BRIEF —
Look for the string "issue" in the material below. Copy every line where you find it.

[DATA PROVIDED — start]

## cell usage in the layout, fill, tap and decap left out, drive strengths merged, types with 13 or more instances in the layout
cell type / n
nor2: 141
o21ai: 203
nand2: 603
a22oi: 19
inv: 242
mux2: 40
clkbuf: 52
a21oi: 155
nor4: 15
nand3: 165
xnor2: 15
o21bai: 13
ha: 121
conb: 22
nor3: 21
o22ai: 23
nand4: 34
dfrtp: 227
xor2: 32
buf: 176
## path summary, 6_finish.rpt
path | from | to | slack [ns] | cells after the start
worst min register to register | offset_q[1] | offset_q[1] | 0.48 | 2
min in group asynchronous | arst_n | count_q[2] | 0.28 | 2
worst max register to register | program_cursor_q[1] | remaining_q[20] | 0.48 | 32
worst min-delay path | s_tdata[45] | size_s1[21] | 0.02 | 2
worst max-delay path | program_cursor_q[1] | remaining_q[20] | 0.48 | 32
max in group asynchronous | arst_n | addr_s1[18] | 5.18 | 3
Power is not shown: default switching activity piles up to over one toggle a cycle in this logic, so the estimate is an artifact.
--- src/flat_wrapper.sv ---
// flat-port wrapper written by rule: the top's interface ports become plain ports
module comment_stripper_flat import cstr_pkg::*;
  (clk, rst_n, in_ch_valid, in_ch_in_byte, in_ch_last_byte, in_ch_ready, out_ch_valid, out_ch_out_byte, out_ch_out_valid, out_ch_out_last, out_ch_ready);
  cstr_in_if in_ch_i ();
  cstr_out_if out_ch_i ();
  input  logic clk;
  input  logic rst_n;
  input wire logic [$bits(in_ch_i.valid)-1:0] in_ch_valid;
  input wire logic [$bits(in_ch_i.in_byte)-1:0] in_ch_in_byte;
  input wire logic [$bits(in_ch_i.last_byte)-1:0] in_ch_last_byte;
  output wire logic [$bits(in_ch_i.ready)-1:0] in_ch_ready;
  output wire logic [$bits(out_ch_i.valid)-1:0] out_ch_valid;
  output wire logic [$bits(out_ch_i.out_byte)-1:0] out_ch_out_byte;
  output wire logic [$bits(out_ch_i.out_valid)-1:0] out_ch_out_valid;
  output wire logic [$bits(out_ch_i.out_last)-1:0] out_ch_out_last;
  input wire logic [$bits(out_ch_i.ready)-1:0] out_ch_ready;
  assign in_ch_i.valid = in_ch_valid;
  assign in_ch_i.in_byte = in_ch_in_byte;
  assign in_ch_i.last_byte = in_ch_last_byte;
  assign in_ch_ready = in_ch_i.ready;
  assign out_ch_valid = out_ch_i.valid;
  assign out_ch_out_byte = out_ch_i.out_byte;
  assign out_ch_out_valid = out_ch_i.out_valid;
  assign out_ch_out_last = out_ch_i.out_last;
  assign out_ch_i.ready = out_ch_ready;
  comment_stripper u_core (.clk(clk), .rst_n(rst_n), .in_ch(in_ch_i), .out_ch(out_ch_i));
endmodule
===== src/sv/lr0_item_closure_engine_unit.sv =====
// LR(0) item set engine: loads, clear, add, initial go through the reply state to the acknowledge word.
// Goto and symbol mask query: walk all (rule, dot) pairs, one symbol store read per cycle (n = rules in use).
// Close: each pass walks the pairs and then scans the n rows, at most n+1 passes.
// Row readout: one word per cycle while the output is not held, n words. One command is in work at a time.
// Reset (arst_n low) clears the item set, both registers and all control state.
module lr0_item_closure_engine_unit (
	input  logic                        clk,
	input  logic                        arst_n,
	input  logic                        in_valid,
	output logic                        in_ready,
	input  logic [2:0]                  func,
	input  logic [4:0]                  rule_index,
	input  logic [3:0]                  position,
	input  logic [5:0]                  symbol,
	input  logic                        readout_kind,
	output logic                        out_valid,
	input  logic                        out_ready,
	output logic [1:0]                  reply_kind,
	output logic [4:0]                  row_rule,
	output logic [8:0]                  dot_mask,
	output logic [63:0]                 symbol_mask,
	output logic                        last,
	input  logic                        cfg_we,
	input  logic                        cfg_index,
	input  logic [6:0]                  cfg_data
);

	// Configuration registers.
	logic [5:0] rc_q;
	logic [6:0] tc_q;

	// Grammar heads and the current item set.
	logic [lice_pkg::SYM_W-1:0] left_q [lice_pkg::RULES];
	logic [lice_pkg::LEN_W-1:0] len_q  [lice_pkg::RULES];
	logic [lice_pkg::ROW_W-1:0] rows_q [lice_pkg::RULES];

	lice_pkg::state_t state_q, state_d;
	lice_pkg::func_t  func_q;
	lice_pkg::reply_t rk_q;
	logic [lice_pkg::SYM_W-1:0] gsym_q;

	// Walk over (rule, dot) pairs: issue counter and one read stage.
	logic                        iss_q;
	logic [lice_pkg::ADDR_W-1:0] ia_q;
	logic                        v_s1;
	logic [lice_pkg::RIDX_W-1:0] r_s1;
	logic [lice_pkg::DOT_W-1:0]  d_s1;
	logic                        last_s1;
	logic [lice_pkg::SYM_W-1:0]  sym_rd;

	logic [lice_pkg::SYMS-1:0]  mask_q, want_q;
	logic [lice_pkg::ROW_W-1:0] mv_q;
	logic [lice_pkg::RIDX_W-1:0] ar_q;
	logic                        chg_q;

	logic                        out_valid_q;
	lice_pkg::reply_t            okind_q;
	logic [4:0]                  orow_q;
	logic [8:0]                  odots_q;
	logic [63:0]                 osyms_q;
	logic                        olast_q;

	logic [lice_pkg::CNT_W-1:0]  n;
	logic [lice_pkg::CNT_W-1:0]  n_m1;
	logic                        acc;
	logic                        out_free;
	logic                        out_load;
	logic                        last_iss;
	logic                        hit;
	logic [lice_pkg::SYMS-1:0]   mask_next;
	logic [lice_pkg::SYMS-1:0]   want_next;
	logic [lice_pkg::ROW_W-1:0]  mv_next;
	logic                        add_set;
	logic                        ar_last;
	logic                        sym_we;
	logic [lice_pkg::ADDR_W-1:0] sym_waddr;
	lice_pkg::func_t             fin;

	// Rules in use never exceed the table depth.
	assign n        = (rc_q > lice_pkg::CNT_W'(lice_pkg::RULES))
	                  ? lice_pkg::CNT_W'(lice_pkg::RULES) : rc_q;
	assign n_m1     = n - lice_pkg::CNT_W'(1);
	assign in_ready = (state_q == lice_pkg::S_IDLE);
	assign acc      = in_valid && in_ready;
	assign out_free = !out_valid_q || out_ready;
	// A new reply word enters the output register in these states when it is free.
	assign out_load = out_free
	                  && ((state_q == lice_pkg::S_ROWS) || (state_q == lice_pkg::S_REPLY));
	assign fin      = lice_pkg::func_t'(func);
	assign last_iss = (ia_q == {n_m1[lice_pkg::RIDX_W-1:0], {lice_pkg::DOT_W{1'b1}}});

	assign sym_we    = acc && (fin == lice_pkg::F_SYM) && (position < 4'(lice_pkg::RLEN));
	assign sym_waddr = {rule_index, position[lice_pkg::DOT_W-1:0]};

	lice_sym_store u_store (
		.clk   (clk),
		.we    (sym_we),
		.waddr (sym_waddr),
		.wdata (symbol),
		.raddr (ia_q),
		.rdata (sym_rd)
	);

	// A dot counts only inside the rule; complete items never contribute.
	assign hit = v_s1 && (lice_pkg::LEN_W'(d_s1) < len_q[r_s1]) && rows_q[r_s1][d_s1];
	assign mask_next = mask_q | (hit ? (lice_pkg::SYMS'(1) << sym_rd) : '0);
	assign mv_next = mv_q | ((hit && (sym_rd == gsym_q))
	                 ? (lice_pkg::ROW_W'(1) << (lice_pkg::DOT_W+1)'({1'b0, d_s1} + 4'd1))
	                 : '0);

	// Keep only nonterminals: codes at or above the terminal count.
	always_comb begin
		for (int s = 0; s < int'(lice_pkg::SYMS); s++) begin
			want_next[s] = mask_next[s] && (7'(s) >= tc_q);
		end
	end

	assign add_set = want_q[left_q[ar_q]] && !rows_q[ar_q][0];
	assign ar_last = (ar_q == n_m1[lice_pkg::RIDX_W-1:0]);

	// Next-state logic.
	always_comb begin
		state_d = state_q;
		case (state_q)
			lice_pkg::S_IDLE: begin
				if (acc) begin
					case (fin)
						lice_pkg::F_CLOSE, lice_pkg::F_GOTO: begin
							state_d = (n == '0) ? lice_pkg::S_REPLY : lice_pkg::S_WALK;
						end
						lice_pkg::F_QUERY: begin
							if (readout_kind) begin
								state_d = (n == '0) ? lice_pkg::S_REPLY : lice_pkg::S_ROWS;
							end else begin
								state_d = (n == '0) ? lice_pkg::S_REPLY : lice_pkg::S_WALK;
							end
						end
						default: state_d = lice_pkg::S_REPLY;
					endcase
				end
			end
			lice_pkg::S_WALK: begin
				if (v_s1 && last_s1) begin
					state_d = (func_q == lice_pkg::F_CLOSE) ? lice_pkg::S_ADD : lice_pkg::S_REPLY;
				end
			end
			lice_pkg::S_ADD: begin
				if (ar_last) begin
					state_d = (chg_q || add_set) ? lice_pkg::S_WALK : lice_pkg::S_REPLY;
				end
			end
			lice_pkg::S_ROWS: begin
				if (out_free && ar_last) begin
					state_d = lice_pkg::S_IDLE;
				end
			end
			lice_pkg::S_REPLY: begin
				if (out_free) begin
					state_d = lice_pkg::S_IDLE;
				end
			end
			default: state_d = lice_pkg::S_IDLE;
		endcase
	end

	always_ff @(posedge clk or negedge arst_n) begin
		if (!arst_n) begin
			state_q <= lice_pkg::S_IDLE;
		end else begin
			state_q <= state_d;
		end
	end

	// Grammar heads carry no reset.
	always_ff @(posedge clk) begin
		if (acc && (fin == lice_pkg::F_HEAD)) begin
			left_q[rule_index] <= symbol;
			len_q[rule_index]  <= (position > 4'(lice_pkg::RLEN))
			                      ? lice_pkg::LEN_W'(lice_pkg::RLEN) : position;
		end
	end

	// Control, item set and walk datapath.
	always_ff @(posedge clk or negedge arst_n) begin
		if (!arst_n) begin
			rc_q        <= '0;
			tc_q        <= '0;
			for (int r = 0; r < int'(lice_pkg::RULES); r++) begin
				rows_q[r] <= '0;
			end
			func_q      <= lice_pkg::F_HEAD;
			rk_q        <= lice_pkg::R_ACK;
			gsym_q      <= '0;
			iss_q       <= 1'b0;
			ia_q        <= '0;
			v_s1        <= 1'b0;
			r_s1        <= '0;
			d_s1        <= '0;
			last_s1     <= 1'b0;
			mask_q      <= '0;
			want_q      <= '0;
			mv_q        <= '0;
			ar_q        <= '0;
			chg_q       <= 1'b0;
			out_valid_q <= 1'b0;
			okind_q     <= lice_pkg::R_ACK;
			orow_q      <= '0;
			odots_q     <= '0;
			osyms_q     <= '0;
			olast_q     <= 1'b0;
		end else begin
			if (cfg_we) begin
				case (lice_pkg::cfg_t'(cfg_index))
					lice_pkg::C_RULE_COUNT: rc_q <= cfg_data[5:0];
					lice_pkg::C_TERM_COUNT: tc_q <= cfg_data;
					default: ;
				endcase
			end

			if (out_load) begin
				out_valid_q <= 1'b1;
			end else if (out_ready) begin
				out_valid_q <= 1'b0;
			end

			// The read stage is registered from the issue counter, in the cycle after it.
			v_s1    <= iss_q;
			r_s1    <= ia_q[lice_pkg::ADDR_W-1:lice_pkg::DOT_W];
			d_s1    <= ia_q[lice_pkg::DOT_W-1:0];
			last_s1 <= last_iss;
			if (iss_q) begin
				ia_q <= ia_q + lice_pkg::ADDR_W'(1);
				if (last_iss) begin
					iss_q <= 1'b0;
				end
			end

			case (state_q)
				lice_pkg::S_IDLE: begin
					if (acc) begin
						func_q <= fin;
						gsym_q <= symbol;
						rk_q   <= lice_pkg::R_ACK;
						mask_q <= '0;
						mv_q   <= '0;
						ar_q   <= '0;
						chg_q  <= 1'b0;
						ia_q   <= '0;
						case (fin)
							lice_pkg::F_CLEAR: begin
								for (int r = 0; r < int'(lice_pkg::RULES); r++) begin
									rows_q[r] <= '0;
								end
							end
							lice_pkg::F_ADD: begin
								if ({1'b0, position} <= 5'(len_q[rule_index])) begin
									rows_q[rule_index] <= rows_q[rule_index]
									    | (lice_pkg::ROW_W'(1) << position);
								end
							end
							lice_pkg::F_INIT: begin
								for (int r = 0; r < int'(lice_pkg::RULES); r++) begin
									rows_q[r] <= ((lice_pkg::CNT_W'(r) < n) && (len_q[r] != '0))
									             ? lice_pkg::ROW_W'(1) : '0;
								end
							end
							lice_pkg::F_GOTO: begin
								// Rows beyond the rules in use are never walked, so clear them now.
								for (int r = 0; r < int'(lice_pkg::RULES); r++) begin
									if (lice_pkg::CNT_W'(r) >= n) begin
										rows_q[r] <= '0;
									end
								end
								iss_q <= (n != '0);
							end
							lice_pkg::F_CLOSE: begin
								iss_q <= (n != '0);
							end
							lice_pkg::F_QUERY: begin
								if (!readout_kind) begin
									rk_q  <= lice_pkg::R_MASK;
									iss_q <= (n != '0);
								end
							end
							default: ;
						endcase
					end
				end
				lice_pkg::S_WALK: begin
					mask_q <= mask_next;
					if (v_s1 && (func_q == lice_pkg::F_GOTO)) begin
						if (d_s1 == {lice_pkg::DOT_W{1'b1}}) begin
							rows_q[r_s1] <= mv_next;
							mv_q         <= '0;
						end else begin
							mv_q <= mv_next;
						end
					end
					if (v_s1 && last_s1) begin
						want_q <= want_next;
						ar_q   <= '0;
						chg_q  <= 1'b0;
					end
				end
				lice_pkg::S_ADD: begin
					// One row per cycle: add the dot-0 item of every wanted head.
					if (add_set) begin
						rows_q[ar_q] <= rows_q[ar_q] | lice_pkg::ROW_W'(1);
						chg_q        <= 1'b1;
					end
					ar_q <= ar_q + lice_pkg::RIDX_W'(1);
					if (ar_last && (chg_q || add_set)) begin
						mask_q <= '0;
						ia_q   <= '0;
						iss_q  <= 1'b1;
					end
				end
				lice_pkg::S_ROWS: begin
					if (out_free) begin
						okind_q     <= lice_pkg::R_ROW;
						orow_q      <= ar_q;
						odots_q     <= rows_q[ar_q];
						osyms_q     <= '0;
						olast_q     <= ar_last;
						ar_q        <= ar_q + lice_pkg::RIDX_W'(1);
					end
				end
				lice_pkg::S_REPLY: begin
					if (out_free) begin
						okind_q     <= rk_q;
						orow_q      <= '0;
						odots_q     <= '0;
						osyms_q     <= (rk_q == lice_pkg::R_MASK) ? mask_q : '0;
						olast_q     <= 1'b1;
					end
				end
				default: ;
			endcase
		end
	end

	assign out_valid   = out_valid_q;
	assign reply_kind  = okind_q;
	assign row_rule    = orow_q;
	assign dot_mask    = odots_q;
	assign symbol_mask = osyms_q;
	assign last        = olast_q;

endmodule
File: src/rtl/core/rvd_pkg.sv
// Shared types and constants for the RV32I instruction decoder.
// Opcode and funct encodings, format and operation codes, decode result struct.
// No dependencies.
package rvd_pkg;

  // Major opcodes (bits 6:0)
  localparam logic [6:0] OPC_R     = 7'b0110011;
  localparam logic [6:0] OPC_IALU  = 7'b0010011;
  localparam logic [6:0] OPC_LOAD  = 7'b0000011;
  localparam logic [6:0] OPC_JALR  = 7'b1100111;
  localparam logic [6:0] OPC_STORE = 7'b0100011;
  localparam logic [6:0] OPC_BR    = 7'b1100011;
  localparam logic [6:0] OPC_AUIPC = 7'b0010111;
  localparam logic [6:0] OPC_LUI   = 7'b0110111;
  localparam logic [6:0] OPC_JAL   = 7'b1101111;

  // funct7 values
  localparam logic [6:0] F7_BASE = 7'b0000000;
  localparam logic [6:0] F7_ALT  = 7'b0100000;

  // funct3 values, ALU group
  localparam logic [2:0] F3_ADD  = 3'd0;
  localparam logic [2:0] F3_SLL  = 3'd1;
  localparam logic [2:0] F3_SLT  = 3'd2;
  localparam logic [2:0] F3_SLTU = 3'd3;
  localparam logic [2:0] F3_XOR  = 3'd4;
  localparam logic [2:0] F3_SR   = 3'd5;
  localparam logic [2:0] F3_OR   = 3'd6;
  localparam logic [2:0] F3_AND  = 3'd7;

  // funct3 values, loads and stores
  localparam logic [2:0] F3_B  = 3'd0;
  localparam logic [2:0] F3_H  = 3'd1;
  localparam logic [2:0] F3_W  = 3'd2;
  localparam logic [2:0] F3_BU = 3'd4;
  localparam logic [2:0] F3_HU = 3'd5;

  // funct3 values, branches and jalr
  localparam logic [2:0] F3_BEQ  = 3'd0;
  localparam logic [2:0] F3_BNE  = 3'd1;
  localparam logic [2:0] F3_BLT  = 3'd4;
  localparam logic [2:0] F3_BGE  = 3'd5;
  localparam logic [2:0] F3_BLTU = 3'd6;
  localparam logic [2:0] F3_BGEU = 3'd7;
  localparam logic [2:0] F3_JALR = 3'd0;

  // Address tag width
  localparam int unsigned TagW = 12;

  typedef enum logic [3:0] {
    FMT_R      = 4'd0,
    FMT_I_ALU  = 4'd1,
    FMT_I_SHFT = 4'd2,
    FMT_I_LOAD = 4'd3,
    FMT_JALR   = 4'd4,
    FMT_S      = 4'd5,
    FMT_B      = 4'd6,
    FMT_U      = 4'd7,
    FMT_J      = 4'd8
  } fmt_e;

  typedef enum logic [5:0] {
    OP_ADD, OP_SUB, OP_AND, OP_OR, OP_XOR, OP_SLL, OP_SRL, OP_SRA, OP_SLT, OP_SLTU,
    OP_SLLI, OP_SRLI, OP_SRAI, OP_ADDI, OP_ANDI, OP_ORI, OP_XORI, OP_SLTI, OP_SLTIU,
    OP_LB, OP_LBU, OP_LH, OP_LHU, OP_LW, OP_JALR, OP_SB, OP_SH, OP_SW,
    OP_BEQ, OP_BGE, OP_BGEU, OP_BLT, OP_BLTU, OP_BNE, OP_AUIPC, OP_LUI, OP_JAL
  } op_e;

  typedef struct packed {
    fmt_e               fmt;
    op_e                op;
    logic [4:0]         rd;
    logic [4:0]         rs1;
    logic [4:0]         rs2;
    logic signed [31:0] imm;
    logic [TagW-1:0]    tag;
    logic               illegal;
  } rvd_result_t;

endpackage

[DATA PROVIDED — finish]

OUTPUT OF THE TASK —
	// Walk over (rule, dot) pairs: issue counter and one read stage.
			// The read stage is registered from the issue counter, in the cycle after it.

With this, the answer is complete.